On April 18, 2011, Crystal Mangum was indicted for murder in the stabbing death of her boyfriend Reginald Daye. This case isn’t Mangum’s first brush with the law. In 2010, she was convicted of a misdemeanor for setting fire to her house while her three children were inside.
But in Mangum’s most famous—or should I say, infamous—interaction with the criminal justice system, she claimed to be the “victim.”
Mangum, who is black, accused three white lacrosse players from Duke University of raping her at an off-campus party in March 2006, a fact that’s noted in nearly every article on her current legal predicament.
The charges against the players were eventually dropped in April 2007 after an investigation by the North Carolina Attorney General’s Office uncovered prosecutorial misconduct and a lack of evidence to support Mangum’s accusations.
Mike Nifong, the district attorney responsible for the case, resigned and was disbarred. However, Mangum was never charged over the false accusations.
During the 13 months the case was active, the national media ran full tilt with the story. It was covered in newspapers such as the New York Times and Los Angeles Times; magazines such as Newsweek and Rolling Stone;, blogs and cable news. Even the venerable 60 Minutes did several segments on it.
The consensus now seems to be that much of this coverage represented a rush to judgment of the players and was unfair and unprofessional. (But at least one journalist, Andrew Cohen of the Washington Post, thought the coverage was slanted in favor of the players.)
I won’t rehash all of the mistakes various media entities made in covering what’s often simply referred to as the Duke lacrosse scandal. (The American Journalism Review did a wonderful job of reviewing and analyzing the media feeding frenzy that descended on Duke and the accused players.) But the missteps broadly occurred in two areas: the initial framing of the case and the response to the dropping of the charges.
Everything takes place in a context, which is relevant to understanding the true nature of events. Crime is no different. For example, a man who robbed a store to fund his drug habit is guilty of the same crime as a man who lost his job and so robbed the same store to feed his family.
But because the context of each of these crimes is very different, the media will appropriately cover each differently.
In the case of the Duke lacrosse scandal, the accusations were quickly framed in the context of race, sex and class—three wild, rich white men attending an elite university were accused of preying on a poor black woman. A story as old as time, right?
In this case, it wasn’t actually true.
However, this hook was so attractive and played into so many public beliefs and stereotypes that many journalists forgot about the presumption of innocence, failed to objectively evaluate the “facts,” and just ran with that angle.
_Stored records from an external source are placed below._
File: src/rtl/sync_dual_port_ram_pkg.sv
// Shared types and limits for the synchronous simple-dual-port RAM.
package sync_dual_port_ram_pkg;

   typedef enum logic {
      READ_FIRST  = 1'b0,
      WRITE_FIRST = 1'b1
   } collision_mode_e;

   typedef enum logic {
      ST_INIT  = 1'b0,
      ST_READY = 1'b1
   } state_e;

   localparam int unsigned MAX_RD_LATENCY = 4;

endpackage

File: src/rtl/ram_rd_pipe.sv
// Read-data delay line: STAGES register stages carrying data plus valid.
// Data only advances with its valid bit, so the output holds the last valid word.
module ram_rd_pipe #(
   parameter int unsigned DATA_WIDTH = 32,
   parameter int unsigned STAGES     = 0
) (
   input  logic                  clk_i,
   input  logic                  rst_ni,
   input  logic [DATA_WIDTH-1:0] data_i,
   input  logic                  valid_i,
   output logic [DATA_WIDTH-1:0] data_o,
   output logic                  valid_o
);

   if (STAGES == 0) begin : g_bypass
      logic unused_clk_rst;
      assign unused_clk_rst = clk_i ^ rst_ni;
      assign data_o  = data_i;
      assign valid_o = valid_i;
   end else begin : g_pipe
      logic [STAGES:1]       vld_pipe;
      logic [DATA_WIDTH-1:0] data_pipe [STAGES:1];

      always_ff @(posedge clk_i) begin
         if (!rst_ni) begin
            vld_pipe <= '0;
            for (int s = 1; s <= STAGES; s++) data_pipe[s] <= '0;
         end else begin
            vld_pipe[1] <= valid_i;
            if (valid_i) data_pipe[1] <= data_i;
            for (int s = 2; s <= STAGES; s++) begin
               vld_pipe[s] <= vld_pipe[s-1];
               if (vld_pipe[s-1]) data_pipe[s] <= data_pipe[s-1];
            end
         end
      end

      assign data_o  = data_pipe[STAGES];
      assign valid_o = vld_pipe[STAGES];
   end

endmodule

File: src/rtl/sync_dual_port_ram.sv
// Single-clock simple-dual-port RAM with byte enables, pipelined registered read,
// selectable same-address collision behaviour and a post-reset clear sequencer.
module sync_dual_port_ram
   import sync_dual_port_ram_pkg::*;
#(
   parameter int unsigned     DATA_WIDTH     = 32,
   parameter int unsigned     ADDR_WIDTH     = 3,
   parameter int unsigned     BYTE_WIDTH     = 8,
   parameter int unsigned     RD_LATENCY     = 1,
   parameter collision_mode_e COLLISION_MODE = READ_FIRST,
   localparam int unsigned    NUM_BYTES      = DATA_WIDTH / BYTE_WIDTH
) (
   input  logic                  clk_i,
   input  logic                  rst_ni,
   input  logic                  wr_en_i,
   input  logic [NUM_BYTES-1:0]  wr_be_i,
   input  logic [ADDR_WIDTH-1:0] wr_addr_i,
   input  logic [DATA_WIDTH-1:0] wr_data_i,
   input  logic                  rd_en_i,
   input  logic [ADDR_WIDTH-1:0] rd_addr_i,
   output logic [DATA_WIDTH-1:0] rd_data_o,
   output logic                  rd_valid_o,
   output logic                  init_done_o
);

   localparam int unsigned DEPTH = 1 << ADDR_WIDTH;

   if ((DATA_WIDTH % BYTE_WIDTH) != 0 || RD_LATENCY < 1 || RD_LATENCY > MAX_RD_LATENCY) begin : g_bad_param
      $error("sync_dual_port_ram: illegal DATA_WIDTH/BYTE_WIDTH/RD_LATENCY combination");
   end

   typedef logic [NUM_BYTES-1:0][BYTE_WIDTH-1:0] word_t;

   word_t                 mem [DEPTH];
   word_t                 wr_word, rd_word, rd_data_q;
   logic                  rd_vld_q;
   state_e                st_q, st_d;
   logic [ADDR_WIDTH-1:0] cnt_q, cnt_d;
   logic                  ready, wr_fire, rd_fire;

   assign ready   = (st_q == ST_READY);
   assign wr_fire = ready && wr_en_i;
   assign rd_fire = ready && rd_en_i;
   assign wr_word = wr_data_i;

   always_ff @(posedge clk_i) begin
      if (!rst_ni) begin
         st_q  <= ST_INIT;
         cnt_q <= '0;
      end else begin
         st_q  <= st_d;
         cnt_q <= cnt_d;
      end
   end

   // Clear walks every address once, then the FSM parks in ST_READY until reset.
   always_comb begin
      st_d  = st_q;
      cnt_d = cnt_q;
      unique case (st_q)
         ST_INIT: begin
            cnt_d = cnt_q + 1'b1;
            if (cnt_q == '1) st_d = ST_READY;
         end
         ST_READY: ;
         default: st_d = ST_INIT;
      endcase
   end

   always_ff @(posedge clk_i) begin
      if (rst_ni) begin
         if (st_q == ST_INIT) begin
            mem[cnt_q] <= '0;
         end else if (wr_en_i) begin
            for (int b = 0; b < NUM_BYTES; b++)
               if (wr_be_i[b]) mem[wr_addr_i][b] <= wr_word[b];
         end
      end
   end

   // WRITE_FIRST forwards the enabled lanes of a same-address write into the read.
   always_comb begin
      rd_word = mem[rd_addr_i];
      if (COLLISION_MODE == WRITE_FIRST && wr_fire && wr_addr_i == rd_addr_i) begin
         for (int b = 0; b < NUM_BYTES; b++)
            if (wr_be_i[b]) rd_word[b] = wr_word[b];
      end
   end

   always_ff @(posedge clk_i) begin
      if (!rst_ni) begin
         rd_vld_q  <= 1'b0;
         rd_data_q <= '0;
      end else begin
         rd_vld_q <= rd_fire;
         if (rd_fire) rd_data_q <= rd_word;
      end
   end

   ram_rd_pipe #(
      .DATA_WIDTH (DATA_WIDTH),
      .STAGES     (RD_LATENCY - 1)
   ) u_rd_pipe (
      .clk_i   (clk_i),
      .rst_ni  (rst_ni),
      .data_i  (rd_data_q),
      .valid_i (rd_vld_q),
      .data_o  (rd_data_o),
      .valid_o (rd_valid_o)
   );

   assign init_done_o = ready;

endmodule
Even as it became clear that there were serious problems with the prosecution’s case—for example, there was no DNA evidence tying any of the Duke players to Mangum, and the other stripper who was with her at the party called the rape claim “a crock”—many reporters refused to let go of the assumption that the players were guilty.
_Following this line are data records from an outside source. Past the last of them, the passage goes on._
[src/rtl/cu_pkg.sv]
// Shared constants, enums and packet/dload layouts for the CU packet responder.
package cu_pkg;

  localparam int unsigned PCKT_W     = 48;
  localparam int unsigned DLOAD_W    = 40;
  localparam int unsigned ID_W       = 5;
  localparam int unsigned DTYPE_W    = 3;
  localparam int unsigned OP_W       = 2;
  localparam int unsigned NUMS_W     = 7;
  localparam int unsigned ADDR_W     = 5;
  localparam int unsigned W_ROW_W    = 40;
  localparam int unsigned I_ROW_W    = 5;
  localparam int unsigned R_WIDTH    = 8;
  localparam int unsigned THR_W      = 8;
  localparam int unsigned OUT_ADDR_W = 8;

  localparam logic [ID_W-1:0] DEF_CU_ADDR = 5'b10000;
  localparam logic [ID_W-1:0] DEF_CTRL_ID = 5'b00000;

  typedef enum logic [DTYPE_W-1:0] {
    DT_CMD      = 3'b001,
    DT_WEIGHT   = 3'b010,
    DT_FMAP     = 3'b011,
    DT_CMDACK   = 3'b100,
    DT_SPIKERES = 3'b101
  } dtype_e;

  typedef enum logic [OP_W-1:0] {
    OP_LOADW   = 2'b00,
    OP_LOADI   = 2'b01,
    OP_MAC_CFG = 2'b10,
    OP_MAC     = 2'b11
  } op_e;

  typedef enum logic [2:0] {
    S_IDLE, S_LOAD, S_FEED, S_START, S_WAIT, S_RES, S_ACK
  } state_e;

  typedef struct packed {
    logic [ID_W-1:0]    dest_id;
    logic [DTYPE_W-1:0] dtype;
    logic [DLOAD_W-1:0] dload;
  } pckt_t;

  typedef struct packed {
    logic [OP_W-1:0]   op;
    logic [NUMS_W-1:0] nums;
    logic [ADDR_W-1:0] start;
    logic [ADDR_W-1:0] stride;
    logic [20:0]       rsvd;
  } load_cmd_t;

  typedef struct packed {
    logic [OP_W-1:0]  op;
    logic             w_stat;
    logic             i_stat;
    logic [THR_W-1:0] thr;
    logic [27:0]      rsvd;
  } cfg_cmd_t;

  typedef struct packed {
    logic [OP_W-1:0]       op;
    logic [8:0]            rsvd;
    logic                  last;
    logic [NUMS_W-1:0]     nums;
    logic                  resin;
    logic                  resout;
    logic                  cmp;
    logic [ADDR_W-1:0]     start;
    logic [ADDR_W-1:0]     stride;
    logic [OUT_ADDR_W-1:0] out_addr;
  } mac_cmd_t;

  typedef struct packed {
    logic                  spike;
    logic [R_WIDTH-1:0]    residue;
    logic [OUT_ADDR_W-1:0] out_addr;
    logic                  last;
    logic [21:0]           rsvd;
  } res_dload_t;

  typedef struct packed {
    logic [ID_W-1:0] src_a;
    logic [ID_W-1:0] src_b;
    logic [OP_W-1:0] op;
    logic [27:0]     rsvd;
  } ack_dload_t;

endpackage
And once the charges were officially dropped, they reported it with a lot less enthusiasm than their coverage of the original accusations—if they covered it at all.
There were some exceptions. For example, New York Times Op-Ed columnist David Brooks, who’d originally condemned the Duke players, later called the case a “witch hunt” and concluded that “maybe the saddest part of the whole reaction is not the rush to judgment at the start, but the unwillingness by so many to face the truth now that the more complicated reality has emerged.”
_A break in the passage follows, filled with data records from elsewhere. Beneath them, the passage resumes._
$ cat config.mk
export PLATFORM = sky130hd
export DESIGN_NAME = uart_tx
export DESIGN_NICKNAME = d
export VERILOG_FILES = /design/src/rtl/uart_pkg.sv /design/src/rtl/uart_baud_cnt.sv /design/src/rtl/uart_tx.sv
export SDC_FILE = /design/constraint.sdc
export NUM_CORES = 1
export LEC_CHECK = 0
export ABC_AREA = 1
export CORE_MARGIN = 5
export CORE_UTILIZATION = 54
export CTS_CLUSTER_SIZE = 16
export DETAILED_ROUTE_END_ITERATION = 16
export GPL_ROUTABILITY_DRIVEN = 0
export PLACE_DENSITY = 0.91
export SYNTH_ARGS = -nofsm -noshare
export SYNTH_HDL_FRONTEND = slang
export SYNTH_SLANG_ARGS = --single-unit
$ cat constraint.sdc
create_clock -name clock -period 2.5 [get_ports clock]
set_input_delay 0.75 -clock clock [delete_from_list [all_inputs] [get_ports clock]]
set_output_delay 0.75 -clock clock [all_outputs]
set_load 0.02 [all_outputs]
$ cat src/rtl/uart_pkg.sv
// -----------------------------------------------------------------------------
// uart_pkg
//   Shared types and constants for the 9N1 UART transmitter.
//   - tx_state_t     : transmitter FSM state encoding
//   - UART_DATA_W    : data bits per frame (9)
//   - UART_STOP_BITS : stop bits per frame (1)
// -----------------------------------------------------------------------------
package uart_pkg;

    localparam int UART_DATA_W    = 9;
    localparam int UART_STOP_BITS = 1;

    typedef enum logic [2:0] {
        IDLE,
        START,
        DATA,
        PARITY,
        STOP
    } tx_state_t;

endpackage : uart_pkg

$ cat src/rtl/uart_baud_cnt.sv
// -----------------------------------------------------------------------------
// uart_baud_cnt
//   Bit-period timer. Counts 0..CLKS_PER_BIT-1 and wraps, raising bit_done
//   on the last cycle of each bit period. A synchronous clear holds the count
//   at zero so the first period after a clear is a full one.
//
// Ports
//   clock    in   system clock
//   reset    in   synchronous, active-high reset
//   clear    in   synchronous clear, holds the counter at 0
//   bit_done out  one-cycle pulse on the final cycle of a bit period
// -----------------------------------------------------------------------------
module uart_baud_cnt
    import uart_pkg::*;
#(
    parameter int CLKS_PER_BIT = 16
) (
    input  logic clock,
    input  logic reset,
    input  logic clear,
    output logic bit_done
);

    localparam int              CNT_W = (CLKS_PER_BIT > 1) ? $clog2(CLKS_PER_BIT) : 1;
    localparam logic [CNT_W-1:0] LAST = CNT_W'(CLKS_PER_BIT - 1);

    logic [CNT_W-1:0] cnt_q;
    logic [CNT_W-1:0] cnt_d;

    always_comb begin
        if (clear || cnt_q == LAST) begin
            cnt_d = '0;
        end else begin
            cnt_d = cnt_q + 1'b1;
        end
    end

    // NOTE: sequential state is written with non-blocking assignments only,
    // so every register samples the pre-edge value of every other register.
    always_ff @(posedge clock) begin
        if (reset) begin
            cnt_q <= '0;
        end else begin
            cnt_q <= cnt_d;
        end
    end

    assign bit_done = (cnt_q == LAST) && !clear;

endmodule : uart_baud_cnt

$ cat src/rtl/uart_tx.sv
// -----------------------------------------------------------------------------
// uart_tx
//   9N1 UART transmitter: start bit, 9 data bits LSB first, stop bit.
//   A frame is accepted on any edge where ready=1 and send=1; data is latched
//   at that edge and later changes are ignored. tx and ready are registered.
//
//   Build option: define UART_TX_PARITY_EN to insert an even-parity bit
//   (XOR of the 9 data bits) between data[8] and the stop bit.
//
// Ports
//   clock  in   system clock, rising edge
//   reset  in   synchronous, active-high reset
//   send   in   level request to transmit data
//   data   in   [DATA_W-1:0] word to transmit, sampled at acceptance
//   tx     out  serial line, idles high
//   ready  out  high while idle and able to accept a frame
// -----------------------------------------------------------------------------
module uart_tx
    import uart_pkg::*;
#(
    parameter int CLKS_PER_BIT = 16,
    parameter int DATA_W       = UART_DATA_W
) (
    input  logic              clock,
    input  logic              reset,
    input  logic              send,
    input  logic [DATA_W-1:0] data,
    output logic              tx,
    output logic              ready
);

    localparam logic [3:0] LAST_BIT = 4'(DATA_W - 1);

    tx_state_t         state_q, state_d;
    logic [DATA_W-1:0] shift_q, shift_d;
    logic [3:0]        bit_cnt_q, bit_cnt_d;
    logic              tx_q, tx_d;
    logic              ready_q, ready_d;
    logic              bit_done;
`ifdef UART_TX_PARITY_EN
    logic              parity_q, parity_d;
`endif

    // The timer is held in reset while idle, so START always gets a full
    // bit period beginning on the cycle after acceptance.
    uart_baud_cnt #(
        .CLKS_PER_BIT(CLKS_PER_BIT)
    ) u_baud_cnt (
        .clock   (clock),
        .reset   (reset),
        .clear   (state_q == IDLE),
        .bit_done(bit_done)
    );

    // State and datapath registers
    always_ff @(posedge clock) begin
        if (reset) begin
            state_q   <= IDLE;
            shift_q   <= '0;
            bit_cnt_q <= '0;
            tx_q      <= 1'b1;
            ready_q   <= 1'b1;
`ifdef UART_TX_PARITY_EN
            parity_q  <= 1'b0;
`endif
        end else begin
            state_q   <= state_d;
            shift_q   <= shift_d;
            bit_cnt_q <= bit_cnt_d;
            tx_q      <= tx_d;
            ready_q   <= ready_d;
`ifdef UART_TX_PARITY_EN
            parity_q  <= parity_d;
`endif
        end
    end

    // Next-state logic
    // NOTE: every combinational output gets a default before the case so no
    // path leaves it unassigned, which would otherwise infer a latch.
    always_comb begin
        state_d = state_q;
        case (state_q)
            IDLE:  if (send)     state_d = START;
            START: if (bit_done) state_d = DATA;
            DATA: begin
                if (bit_done && bit_cnt_q == LAST_BIT) begin
`ifdef UART_TX_PARITY_EN
                    state_d = PARITY;
`else
                    state_d = STOP;
`endif
                end
            end
`ifdef UART_TX_PARITY_EN
            PARITY: if (bit_done) state_d = STOP;
`endif
            STOP:  if (bit_done) state_d = IDLE;
            default:             state_d = IDLE;
        endcase
    end

    // Shift register, bit counter and parity: loaded at acceptance,
    // advanced at the end of each data bit period.
    always_comb begin
        shift_d   = shift_q;
        bit_cnt_d = bit_cnt_q;
`ifdef UART_TX_PARITY_EN
        parity_d  = parity_q;
`endif
        if (state_q == IDLE && send) begin
            shift_d   = data;
            bit_cnt_d = '0;
`ifdef UART_TX_PARITY_EN
            parity_d  = ^data;
`endif
        end else if (state_q == DATA && bit_done) begin
            shift_d   = shift_q >> 1;
            bit_cnt_d = bit_cnt_q + 4'd1;
        end
    end

    // Output logic: computed from the next state so the registered outputs
    // line up with the state they describe.
    always_comb begin
        tx_d    = 1'b1;
        ready_d = (state_d == IDLE);
        case (state_d)
            START:  tx_d = 1'b0;
            DATA:   tx_d = shift_d[0];
`ifdef UART_TX_PARITY_EN
            PARITY: tx_d = parity_q;
`endif
            default: tx_d = 1'b1;
        endcase
    end

    assign tx    = tx_q;
    assign ready = ready_q;

endmodule : uart_tx

==> flow_summary.toml, run 1 <==
[final_layout]
layout-drive-gt1-share_pct = 7.28
stdcell_area_sq_um = 1170
nNetsFinal = 168
antenna_cells = 0
finalNonFillerCells = 176
syn_to_final_growth_pct = 17.8
nFillCells = 152

[critical_path]
endpoint = "ready"
cp_num_buf_inv = 1
critPathArrivalTime_ns = 1.22
crit_family = "buffers and inverters"
r2r_setup_slack_ns = 0.94
cp_num_cells = 1
worstReg2RegEnd = "tx"
r2r-start = "u_baud_cnt.cnt_q[0]"
endpoint_kind = "primary output"
startpoint_type = "flop"
startpoint = "ready"
r2r_cells = 8
path_cells = "clkdlybuf4s50_1"
crit_fanout = 1
worstSetupPathType = "flop to primary output"
critical_path_required_ns = 1.75
cp_slowest_cell = "clkdlybuf4s50_1"
cp_slowest_stage_delay_ns = 0.59

[placement]
place_inst = 173
preCtsSetupSlack_ns = 0.522
io_buffers = 13
placed_area_sq_um = 1150
hpwl_mm = 1.54

[cts]
path_clk_slew_ns = 0.11
root_buffer = "clkbuf_4"
hold_buffers = 0
htree_levels = 1
cts_buffers = 3
cts_sinks = 22
cts_max_path_buffers = 2
post-cts-setup-buffer-count = 0
cts_tree = "built"
clk_latency_ns = 0.30
post_cts_resized = 0

[power]
power_density_nw_per_um2 = 517
power_leakage_uw = 0.000486
power_uw = 604
irDropWorstVdd_mv = 0.384

[sta]
slew_headroom_pct = 78.0
tns_ns = 0
finalClockSkew_ns = 0.00269
setup_slack_ns = 0.535
worstMarginPinSlew_ns = 0.329
rsz0062_at_grt = "no"
fmax_ghz = 0.509
period_share_pct = 78.6
min_period_ns = 1.97
hold_viol = 0
setup_violations = 0
drv_slew = 0

[detailed_routing]
dr.pass1.iters = 4
vias = 903
drtIter0Drc = 34
drc = 0
antenna_left = 0
drt-wirelength-per-cell_um = 11.0
vias_per_cell = 5.13
wl_mm = 1.93

[run]
drv_cap = 0

[yosys]
ys_seq_area_share_pct = 44.4
yosysTopAreaCell = "dfxtp_1"
syn-instance-count = 136
avgSynthCellArea_sq_um = 7.30
synth_area_sq_um = 992
syn-num-nets = 151
synth_cell_types = 19
synthDominantCellAreaShare_pct = 44.4
ys_top_cells_by_area = "dfxtp_1 44%, nand2_1 14%, nor2_1 8.3%"
yosysWarnings = 0
ys_ff_latch = 22

[die]
die_y_um = 52.9
start_util_pct = 56.8
dieWidth_um = 52.9
coreArea_sq_um = 1750
dieArea_sq_um = 2790
rows = 15
ios = 14

[global_routing]
grt_max_degree = 14
antenna_found_initial = 0
globalRoute.totalOverflow = 0
grt_pass1_vias = 889
grt_use_total_pct = 16.3
grt_pass1_wl_mm = 3.41

[status]
status = "completed"

[min_path]
hold_class = "flop to flop"
==> layout make-up <==
| type | count | area [sq um] | share of cell area [%] |
|---|---|---|---|
| inverters | 13 | 48.8 | 4.18 |
| well taps | 25 | 31.3 | 2.68 |
| repair buffers | 14 | 138 | 11.8 |
| multi-input cells | 99 | 488 | 41.8 |
| clock buffers | 3 | 22.5 | 1.93 |
| flip-flops and latches | 22 | 440 | 37.7 |
==> worst min path at each step <==
stage               slack [ns]                  end           startpoint  depth (start not counted)
detailed placement        0.45  u_baud_cnt.cnt_q[0]  u_baud_cnt.cnt_q[0]                          1
global placement          0.43  u_baud_cnt.cnt_q[0]  u_baud_cnt.cnt_q[0]                          1
floorplan                 0.42  u_baud_cnt.cnt_q[0]  u_baud_cnt.cnt_q[0]                          1
global route              0.50  u_baud_cnt.cnt_q[0]  u_baud_cnt.cnt_q[0]                          1
finish                    0.46  u_baud_cnt.cnt_q[0]  u_baud_cnt.cnt_q[0]                          1
CTS                       0.46  u_baud_cnt.cnt_q[0]  u_baud_cnt.cnt_q[0]                          1
==> synth_stat cells <==
library cell and n:
nor3_1 2, nor2_4 2, xor2_1 1, nand4_1 1, buf_6 1, ha_1 3
nor3b_1 1, o21ai_0 5, clkbuf_1 1, a21oi_1 14, nand2_1 36, nand3_4 1
inv_1 11, nand3_2 1, nand3_1 9, dfxtp_1 22, nor2_1 22, nor3_2 1
inv_2 2
==> sequential cells by signal (all words and copies together) (netlist names) <==
register          cells
shift_q               9
bit_cnt_q             4
u_baud_cnt.cnt_q      4
state_q               3
ready                 1
tx                    1
==> worst reg2reg max path: stages, from the launching register on <==
cell and delay, ns:
dfxtp_1 0.37, ha_1 0.25, nand3_4 0.12, nor2_4 0.32
inv_2 0.12, nand3_1 0.12, nand2_1 0.06, nand2_1 0.05
nand3_1 0.06
==> metal layers <==
| layer | vias up | GRT usage (%) | share of wire [%] |
|---|---|---|---|
| met5 | - | 0 | 0 |
| met4 | 0 | 8.51 | 2.2 |
| li1 | 467 | - | - |
| met2 | 31 | 29.1 | 49 |
| met1 | 398 | 18.0 | 42 |
| met3 | 7 | 3.38 | 7.6 |
==> cell families after synthesis <==
| kind of cell | count (synthesis) | share of synthesized area [%] |
|---|---|---|
| flip-flops | 22 | 44.4 |
| buffers and inverters | 15 | 6.43 |
| AO/OA/AOI/OAI | 19 | 9.58 |
| XOR/XNOR | 1 | 0.883 |
| AND/OR/NAND/NOR | 76 | 34.9 |
| adder cells (fa/ha/maj) | 3 | 3.78 |
==> power breakdown <==
group          switching (uW)  leakage [uW]  internal, uW  total [uW]
combinational            41.9      0.000293          37.6        79.5
clock                    95.8     0.0000138          56.2         152
sequential               7.48      0.000180           365         373
==> per-stage QoR <==
| stage | hold slack (ns) | util, % |
|---|---|---|
| 5_1_grt | 0.499 | 67.0 |
| 4_1_cts | 0.461 | 67.0 |
| 3_3_place_gp | 0.427 | 65.7 |
| 2_1_floorplan | 0.418 | - |
| 3_5_place_dp | 0.445 | 65.7 |
| 6_report | 0.458 | 67.0 |
==> layout by cell type, fill, tap and decap left out <==
cell              n
nand4_1           1
nand3_2           1
inv_1            11
nand2_1          36
nor2_4            2
clkbuf_4          3
xor2_1            1
ha_1              3
inv_2             2
nand3_1           9
clkdlybuf4s50_1  13
nor3_1            2
nor2_1           22
o21ai_0           5
nand3_4           1
buf_4             1
dfxtp_1          22
nor3_2            1
nor3b_1           1
a21oi_1          14
(Power assumes the default switching activity.)
==> inputs of run 2 (changes only) <==
--- a/config.mk
+++ b/config.mk
@@ -7,11 +7,11 @@
 export LEC_CHECK = 0
 export ABC_AREA = 1
 export CORE_MARGIN = 5
-export CORE_UTILIZATION = 54
+export CORE_UTILIZATION = 52
 export CTS_CLUSTER_SIZE = 16
 export DETAILED_ROUTE_END_ITERATION = 16
 export GPL_ROUTABILITY_DRIVEN = 0
-export PLACE_DENSITY = 0.91
+export PLACE_DENSITY = 0.89
 export SYNTH_ARGS = -nofsm -noshare
 export SYNTH_HDL_FRONTEND = slang
 export SYNTH_SLANG_ARGS = --single-unit
==> constraint.sdc (replaced) <==
create_clock -name clock -period 1.9 [get_ports clock]
set_input_delay 0.57 -clock clock [delete_from_list [all_inputs] [get_ports clock]]
set_output_delay 0.57 -clock clock [all_outputs]
set_load 0.02 [all_outputs]
==> run 2 against run 1 <==
Effect of this change: cell count grew 0.57%; global-route usage shrank 0.37 points; power grew 57%; critical endpoint unchanged; non-clock buffer count is the same.
==> flow_summary.toml, run 2 (synthesized netlist as in run 1, its figures left out) <==
[sta]
period_share_pct = 95.1
finalClockSkew_ns = 0.00373
min_period_ns = 1.81
tns_ns = 0
hold_viol = 0
setup_violations = 0
setup_slack_ns = 0.0938
worstMarginPinSlew_ns = 0.340
slew_headroom_pct = 77.2
drv_slew = 0
rsz0062_at_grt = "no"
fmax_ghz = 0.554

[placement]
placed_area_sq_um = 1150
hpwl_mm = 1.53
preCtsSetupSlack_ns = 0.0619
io_buffers = 13

[cts]
clk_latency_ns = 0.30
cts_tree = "built"
htree_levels = 1
cts_buffers = 3
post_cts_resized = 0
cts_sinks = 22
path_clk_slew_ns = 0.12
root_buffer = "clkbuf_4"
cts_max_path_buffers = 2
post-cts-setup-buffer-count = 0
hold_buffers = 0

[power]
power_uw = 947
power_density_nw_per_um2 = 790
irDropWorstVdd_mv = 0.763
power_leakage_uw = 0.000500

[global_routing]
grt_pass1_wl_mm = 3.31
grt_use_total_pct = 16.0
globalRoute.totalOverflow = 0
antenna_found_initial = 0
grt_pass1_vias = 790
grt_max_degree = 14

[critical_path]
worstSetupPathType = "flop to primary output"
cp_slowest_cell = "clkdlybuf4s50_1"
crit_fanout = 1
startpoint_type = "flop"
cp_slowest_stage_delay_ns = 0.60
endpoint_kind = "primary output"
crit_family = "buffers and inverters"
cp_num_buf_inv = 1
critPathArrivalTime_ns = 1.24
critical_path_required_ns = 1.33
path_cells = "clkdlybuf4s50_1"

[die]
ios = 14
dieWidth_um = 53.7
coreArea_sq_um = 1760
start_util_pct = 56.2
rows = 15
dieArea_sq_um = 2880
die_y_um = 53.7

[detailed_routing]
dr.pass1.iters = 4
wl_mm = 1.95
drtIter0Drc = 16
vias = 883
drc = 0
antenna_left = 0
vias_per_cell = 4.99
drt-wirelength-per-cell_um = 11.0

[run]
drv_cap = 0

[final_layout]
final_common_cell = "nand2_1"
final_cell_mix = "36 x nand2_1, 22 x nor2_1, 22 x dfxtp_1"
antenna_cells = 0
nNetsFinal = 168
nFillCells = 148
stdcell_area_sq_um = 1200
top_regs = "shift_q x9, bit_cnt_q x4, u_baud_cnt.cnt_q x4"
largest_register_ff_count = 9
layout-drive-gt1-share_pct = 7.89
utilization_pct = 67.9
syn_to_final_growth_pct = 20.8
regMostFlops = "shift_q"

[status]
status = "completed"

[min_path]
hold_class = "flop to flop"
==> run 2: cell types whose count changed in the layout (fill, tap and decap cells not counted) <==
cell       delta
bufinv_16     +1
==> run 2: layout make-up <==
cell class,instances,area (sq um),share of cell area (%)
multi-input combinational,99,488,40.7
sequential,22,440,36.7
timing repair buffer,14,138,11.5
clock buffer,3,22.5,1.88
clock inverter,1,30.0,2.51
tap,25,31.3,2.61
inverter,13,48.8,4.07
==> run 2: metrics by stage <==
step                hold slack [ns]  instances
floorplan                     0.418        136
global placement              0.431        173
detailed placement            0.438        173
CTS                           0.464        177
global route                  0.491        177
finish                        0.462        177
==> run 2: path summary, 6_finish.rpt <==
check	to	depth (start not counted)	startpoint	slack (ns)
setup reg to reg	tx	8	u_baud_cnt.cnt_q[0]	0.31
setup / recovery	ready	1	ready	0.09
hold / removal	u_baud_cnt.cnt_q[0]	1	u_baud_cnt.cnt_q[0]	0.46
hold reg to reg	u_baud_cnt.cnt_q[0]	1	u_baud_cnt.cnt_q[0]	0.46
==> run 2: routing by layer <==
layer	wire [um]	GRT usage, %	vias to the layer above	part of all wire, %
li1	-	-	467	-
met1	839	17.3	382	43
met2	982	28.0	28	50
met3	80	3.88	6	4.1
met4	42	8.94	0	2.2
met5	0	0	-	0
==> run 2: power breakdown <==
| part | switching (uW) | total (uW) | internal [uW] |
|---|---|---|---|
| Sequential | 10.0 | 491 | 481 |
| Clock | 137 | 351 | 213 |
| Combinational | 55.6 | 105 | 49.5 |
One journalist went even further and issued an apology to the Duke players.
Ruth Sheehan of the Raleigh News & Observer had been an outspoken critic of the players, condemning them for their initial silence in the face of the charges and calling for the firing of the lacrosse team’s coach. She’d written 14 columns on the case.
But after the charges were dropped, her final column on it began, “Members of the men’s Duke lacrosse team: I am sorry.” Sheehan went on the acknowledge her errors and promised to do better in the future.
Where did the media go wrong?
In large part, journalists got caught up in the public outrage over Mangum’s claims. So reporters blindly trusted the information from the prosecutor’s office without objectively analyzing it. In contrast, they dismissed information and claims from the defense attorneys.
And they relied on and played into stereotypes.
What should journalists have done in covering that case? In the American Journalism Review’s piece on media coverage of the Duke scandal, Rachel Smolkin correctly asserts that reporters should have stayed true to journalism’s most basic tenets: “Be fair; stick to the facts; question authorities; don’t assume; pay attention to alternative explanations.”
Robin L. Barton, a legal journalist based in Brooklyn, NY, is a former assistant district attorney in the Manhattan District Attorney’s Office and a regular blogger for The Crime Report. She welcomes readers’ comments.